From: Johannes Totz <johannes_at_jo-t.de>
Date: Mon, 30 Aug 2021 14:30:18 UTC
On 28/08/2021 04:37, Peter Jeremy wrote:
> On 2021-Aug-20 00:16:28 +0100, Johannes Totz <johannes@jo-t.de> wrote:
>> Do you have geli included in those perf tests? Any difference if you
>> leave it out?
> 
> Yes, I mentioned geli (and I also have IPSEC, which I forgot to
> mention).  I haven't tried taking them out but dd(1) tests suggest
> they aren't a problem.
> 
>> What's making the throughout slow? zfs issuing a bunch of small writes
>> and then trying to read something (unrelated)? Is there just not enough
>> data to be written to saturate the link?
> 
> At least from eyeballing gstat, there are basically no reads involved
> in the zfs recv. The problem seems to be that writes aren't evenly
> spread across all the vdevs, combined with very long delays associated
> with flushing snapshots.  I have considered instrumenting ggate{c,d}
> to see if I can identify any issues.

Hm... that makes me wonder: what's your pool layout? Is the ggate vdev 
the only one, or is it a mirror member (and the others are local)?

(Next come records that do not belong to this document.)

==> src/hdl/tpr_sync.sv <==
/*
 * tpr_sync: two-flop synchroniser for a bundle of pin levels.
 * Assumes the inputs are asynchronous to sys_clk_i; the first stage feeds only the second.
 */
`timescale 1ns/10ps
module tpr_sync #(
	parameter int WIDTH = 4
) (
	input  wire logic             sys_clk_i,
	input  wire logic             reset_i,
	input  wire logic [WIDTH-1:0] async_i,
	output logic      [WIDTH-1:0] sync_o
);
	logic [WIDTH-1:0] meta;
	logic [WIDTH-1:0] next_meta;
	logic [WIDTH-1:0] next_sync;

	always_comb begin
		next_meta = async_i;
		next_sync = meta;
		if (reset_i) begin
			next_meta = '0;
			next_sync = '0;
		end
	end

	always_ff @(posedge sys_clk_i) begin
		meta   <= next_meta;
		sync_o <= next_sync;
	end
endmodule

==> src/hdl/tpr_top.sv <==
/*
 * tpr_top: reset distribution and mode-select latch for the test and emulation port.
 * Assumes test_reset_n_i carries an internal pulldown at the pad and that the
 * external controller clocks the test reset with test_port_clock_i.
 */
// Summary of operation
// (RULE1) The system holds both system reset and test reset asserted at power-up.
// (RULE2) System reset initialises the core; test reset initialises emulation and test logic.
// (RULE3) Test reset is applied synchronously with running test port clock edges.
// (RULE4) Core boots when system reset alone is released; test reset release not needed.
// (RULE5) Held test reset keeps test port and emulation logic reset, core unaffected.
// (RULE6) Controller releases test reset only to debug or run boundary scan.
// (RULE7) Test reset input has an internal pulldown, asserted when left unconnected.
// (RULE8) Passive controllers assert test reset after power-up, then drive it high.
// (RULE9) After system reset release, mode pins are captured on next test reset rise.
// (RULE10) Captured mode pair selects boundary-scan mode or emulation mode.
// (RULE11) While system reset is low, internal core reset is held asserted.
// (RULE12) Captured mode stays stable until the next qualifying test reset rise.
`timescale 1ns/10ps
module tpr_top (
	input  wire logic       sys_clk_i,
	input  wire logic       reset_i,
	input  wire logic       sys_reset_n_i,
	input  wire logic       test_reset_n_i,
	input  wire logic       test_port_clock_i,
	input  wire logic       debug_mode_select_hi_i,
	input  wire logic       debug_mode_select_lo_i,
	output logic            internal_pulldown_o,
	output logic            core_reset_o,
	output logic            test_logic_reset_o,
	output logic            test_port_clock_rise_o,
	output logic            mode_valid_o,
	output logic            boundary_scan_en_o,
	output logic            emulation_en_o,
	output logic [1:0]      debug_mode_select_pair_o
);
	tpr_pkg::tpr_pins_s pins_raw;
	tpr_pkg::tpr_pins_s pins;
	logic               sys_reset_n;
	logic               sys_rst_sync;

	tpr_pkg::tpr_state_e state;
	tpr_pkg::tpr_state_e next_state;
	logic                trst_prev;
	logic                next_trst_prev;
	logic                test_port_clock_prev;
	logic                next_test_port_clock_prev;
	tpr_pkg::tpr_cfg_s   cfg;
	tpr_pkg::tpr_cfg_s   next_cfg;
	logic                core_reset;
	logic                next_core_reset;
	logic                test_reset;
	logic                next_test_reset;
	logic                trst_rise;
	logic                armed_rise;
	logic                scan_en;
	logic                next_scan_en;
	logic                emul_en;
	logic                next_emul_en;

	// the pad pulldown is a static strap request; kept on at all times
	assign internal_pulldown_o = 1'b1; // [RULE7]

	assign pins_raw.test_reset_n           = test_reset_n_i;
	assign pins_raw.test_port_clock        = test_port_clock_i;
	assign pins_raw.debug_mode_select_pair = {debug_mode_select_hi_i, debug_mode_select_lo_i};

	tpr_sync #(
		.WIDTH($bits(tpr_pkg::tpr_pins_s) + 1)
	) u_sync (
		.sys_clk_i(sys_clk_i),
		.reset_i  (reset_i),
		.async_i  ({pins_raw, sys_reset_n_i}),
		.sync_o   ({pins, sys_rst_sync})
	);
	assign sys_reset_n = sys_rst_sync;

	assign trst_rise = pins.test_reset_n & ~trst_prev;
	// one qualifying rise: armed, core out of reset, test reset seen rising
	assign armed_rise = (state == tpr_pkg::TPR_WAIT_EDGE) && sys_reset_n && trst_rise;

	always_comb begin
		next_trst_prev  = pins.test_reset_n;
		next_test_port_clock_prev  = pins.test_port_clock;
		next_state      = state;
		next_cfg        = cfg;
		// core reset follows system reset only; test reset plays no part [RULE4] [RULE11]
		next_core_reset = ~sys_reset_n; // [RULE2]
		// test logic reset follows the test reset pin only; core keeps running [RULE5]
		next_test_reset = ~pins.test_reset_n; // [RULE2]
		case (state)
			tpr_pkg::TPR_TEST_RESET: begin
				// rising edges while the core is still in reset are not qualifying
				if (sys_reset_n && !pins.test_reset_n) begin
					next_state = tpr_pkg::TPR_WAIT_EDGE;
				end
			end
			tpr_pkg::TPR_WAIT_EDGE: begin
				if (!sys_reset_n) begin
					next_state = tpr_pkg::TPR_TEST_RESET;
				end else if (trst_rise) begin
					next_cfg.debug_mode_select_pair = pins.debug_mode_select_pair; // [RULE9]
					next_cfg.mode_valid             = 1'b1;
					next_cfg.emulation_en           =
						(pins.debug_mode_select_pair == tpr_pkg::MODE_EMUL); // [RULE10]
					next_cfg.boundary_scan_en       =
						(pins.debug_mode_select_pair == tpr_pkg::MODE_SCAN); // [RULE10]
					next_state = tpr_pkg::TPR_CONFIGURED;
				end
			end
			tpr_pkg::TPR_CONFIGURED: begin
				// mode pins are ignored here; only a new arm-and-rise reloads [RULE12]
				if (!sys_reset_n) begin
					next_state = tpr_pkg::TPR_TEST_RESET;
				end else if (!pins.test_reset_n) begin
					next_state = tpr_pkg::TPR_WAIT_EDGE;
				end
			end
			default: begin
				next_state = tpr_pkg::TPR_TEST_RESET;
			end
		endcase
		if (reset_i) begin
			next_state      = tpr_pkg::TPR_TEST_RESET;
			next_cfg        = '0;
			next_trst_prev  = tpr_pkg::ARMED_RESET;
			next_test_port_clock_prev  = 1'b0;
			next_core_reset = 1'b1;
			next_test_reset = 1'b1;
		end
		// enables registered so the port sees clean levels; reset forces them low
		next_scan_en = next_cfg.boundary_scan_en & ~next_test_reset; // [RULE5]
		next_emul_en = next_cfg.emulation_en & ~next_test_reset;
	end

	always_ff @(posedge sys_clk_i) begin
		state      <= next_state;
		cfg        <= next_cfg;
		trst_prev  <= next_trst_prev;
		test_port_clock_prev  <= next_test_port_clock_prev;
		core_reset <= next_core_reset;
		test_reset <= next_test_reset;
		scan_en    <= next_scan_en;
		emul_en    <= next_emul_en;
	end

	assign core_reset_o             = core_reset;
	assign test_logic_reset_o       = test_reset;
	// test logic is clocked by test clock edges found here; a stopped clock stalls it
	assign test_port_clock_rise_o   = pins.test_port_clock & ~test_port_clock_prev & ~test_reset; // [RULE3]
	assign mode_valid_o             = cfg.mode_valid;
	// while test reset is held the port stays in reset, so neither mode enable is raised
	assign boundary_scan_en_o       = scan_en; // [RULE5]
	assign emulation_en_o           = emul_en;
	assign debug_mode_select_pair_o = cfg.debug_mode_select_pair;
endmodule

>> Totally random thought: there used to be a vdev cache (not sure if
>> that's still around) that would inflate read requests to hopefully drag
>> in more data that might be useful soon.
> 
> ZFS includes that functionality itself.
> 
>> Have you tried hastd?
> 
> I haven't but hastd also uses GEOM_GATE so I wouldn't expect
> significantly different behaviour.

I wouldn't have expected geom-gate to have much of an impact here but 
instead what happens with the requests once they are in user mode, ie 
how they are send across the wire. Looks like hastd does something fancy 
here (I've never used it myself).

But I wonder now... ggatec does not support flush requests. Have you 
patched it already? How does zfs behave (or change its behaviour) if 
BIO_FLUSH succeeds?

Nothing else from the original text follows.